THE TASK: On how many lines of the records below does the string "floorplan" appear? Reply with only the number.

+++ DATA PROVIDED

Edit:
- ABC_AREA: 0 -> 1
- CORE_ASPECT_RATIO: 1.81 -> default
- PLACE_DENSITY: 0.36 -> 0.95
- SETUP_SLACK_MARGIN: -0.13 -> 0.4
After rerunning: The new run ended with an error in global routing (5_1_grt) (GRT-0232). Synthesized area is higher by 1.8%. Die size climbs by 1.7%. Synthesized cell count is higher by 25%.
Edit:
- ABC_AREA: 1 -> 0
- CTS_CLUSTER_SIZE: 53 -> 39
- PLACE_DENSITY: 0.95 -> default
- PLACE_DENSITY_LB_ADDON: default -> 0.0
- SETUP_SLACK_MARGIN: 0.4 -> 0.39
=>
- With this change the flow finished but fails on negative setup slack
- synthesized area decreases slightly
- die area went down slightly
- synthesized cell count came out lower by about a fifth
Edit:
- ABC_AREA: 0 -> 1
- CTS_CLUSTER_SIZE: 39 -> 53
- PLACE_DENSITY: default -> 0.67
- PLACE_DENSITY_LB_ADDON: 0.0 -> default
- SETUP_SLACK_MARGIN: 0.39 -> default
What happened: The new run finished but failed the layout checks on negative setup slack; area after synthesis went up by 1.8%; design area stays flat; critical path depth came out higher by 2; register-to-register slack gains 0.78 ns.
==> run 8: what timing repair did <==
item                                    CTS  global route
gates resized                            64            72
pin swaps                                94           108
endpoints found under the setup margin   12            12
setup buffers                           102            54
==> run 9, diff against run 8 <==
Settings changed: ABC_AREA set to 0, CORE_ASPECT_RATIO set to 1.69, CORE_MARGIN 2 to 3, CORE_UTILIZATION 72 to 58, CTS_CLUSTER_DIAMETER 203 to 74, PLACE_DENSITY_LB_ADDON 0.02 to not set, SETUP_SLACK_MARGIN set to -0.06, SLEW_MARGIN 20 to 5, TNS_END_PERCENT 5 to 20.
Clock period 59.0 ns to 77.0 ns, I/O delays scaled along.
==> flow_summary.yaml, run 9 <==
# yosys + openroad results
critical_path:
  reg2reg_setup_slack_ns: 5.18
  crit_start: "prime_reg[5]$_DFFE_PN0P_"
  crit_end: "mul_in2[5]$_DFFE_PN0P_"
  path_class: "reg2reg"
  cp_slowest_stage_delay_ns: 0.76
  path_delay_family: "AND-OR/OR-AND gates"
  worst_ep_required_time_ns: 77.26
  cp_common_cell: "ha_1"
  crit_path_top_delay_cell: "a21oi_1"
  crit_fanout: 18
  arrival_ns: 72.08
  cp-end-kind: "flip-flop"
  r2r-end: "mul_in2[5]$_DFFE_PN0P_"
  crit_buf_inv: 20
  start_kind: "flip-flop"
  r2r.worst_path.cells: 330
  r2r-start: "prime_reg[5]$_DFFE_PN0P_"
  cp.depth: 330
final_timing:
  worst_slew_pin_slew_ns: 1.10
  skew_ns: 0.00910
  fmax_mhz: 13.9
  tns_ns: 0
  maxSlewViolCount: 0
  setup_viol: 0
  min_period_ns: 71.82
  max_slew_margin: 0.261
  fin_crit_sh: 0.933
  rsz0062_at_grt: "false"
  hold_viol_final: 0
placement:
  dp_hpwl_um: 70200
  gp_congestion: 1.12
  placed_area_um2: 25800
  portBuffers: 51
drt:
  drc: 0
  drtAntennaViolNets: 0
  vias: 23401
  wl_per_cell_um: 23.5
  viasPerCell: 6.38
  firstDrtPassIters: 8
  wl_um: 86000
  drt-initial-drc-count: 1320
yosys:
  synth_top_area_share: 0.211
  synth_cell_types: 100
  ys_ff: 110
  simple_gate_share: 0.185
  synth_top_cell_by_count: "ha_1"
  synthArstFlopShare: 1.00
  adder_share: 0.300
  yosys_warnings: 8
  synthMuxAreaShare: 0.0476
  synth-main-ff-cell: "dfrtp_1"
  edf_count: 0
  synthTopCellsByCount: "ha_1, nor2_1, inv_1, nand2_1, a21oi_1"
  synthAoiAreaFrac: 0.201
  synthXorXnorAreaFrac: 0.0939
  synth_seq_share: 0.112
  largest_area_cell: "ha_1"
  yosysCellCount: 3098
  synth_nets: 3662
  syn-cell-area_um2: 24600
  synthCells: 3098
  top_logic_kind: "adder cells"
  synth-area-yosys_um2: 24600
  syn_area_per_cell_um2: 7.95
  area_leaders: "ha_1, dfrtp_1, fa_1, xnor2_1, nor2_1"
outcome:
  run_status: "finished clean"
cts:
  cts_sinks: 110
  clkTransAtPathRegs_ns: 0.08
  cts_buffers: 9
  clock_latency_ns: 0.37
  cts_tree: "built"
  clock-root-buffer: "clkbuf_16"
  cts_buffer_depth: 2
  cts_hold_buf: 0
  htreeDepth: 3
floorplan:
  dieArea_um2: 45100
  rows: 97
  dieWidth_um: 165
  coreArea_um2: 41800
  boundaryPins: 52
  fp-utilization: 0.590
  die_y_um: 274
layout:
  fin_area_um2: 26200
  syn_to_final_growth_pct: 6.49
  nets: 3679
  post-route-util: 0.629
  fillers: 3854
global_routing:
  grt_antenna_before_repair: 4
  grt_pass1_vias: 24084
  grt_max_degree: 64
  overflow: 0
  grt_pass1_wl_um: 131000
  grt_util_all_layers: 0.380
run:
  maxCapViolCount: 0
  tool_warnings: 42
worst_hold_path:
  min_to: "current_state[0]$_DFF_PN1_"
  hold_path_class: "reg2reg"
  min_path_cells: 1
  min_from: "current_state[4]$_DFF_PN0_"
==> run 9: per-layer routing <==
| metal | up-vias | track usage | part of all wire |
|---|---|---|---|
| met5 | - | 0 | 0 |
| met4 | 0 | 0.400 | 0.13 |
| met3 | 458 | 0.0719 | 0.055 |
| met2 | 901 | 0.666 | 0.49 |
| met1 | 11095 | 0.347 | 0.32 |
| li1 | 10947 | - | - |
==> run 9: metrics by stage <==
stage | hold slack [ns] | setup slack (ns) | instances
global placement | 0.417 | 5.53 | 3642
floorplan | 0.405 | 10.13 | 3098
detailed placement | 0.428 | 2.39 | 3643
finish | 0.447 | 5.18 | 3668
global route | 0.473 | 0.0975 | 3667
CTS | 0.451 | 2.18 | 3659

++++++

ANSWER: 2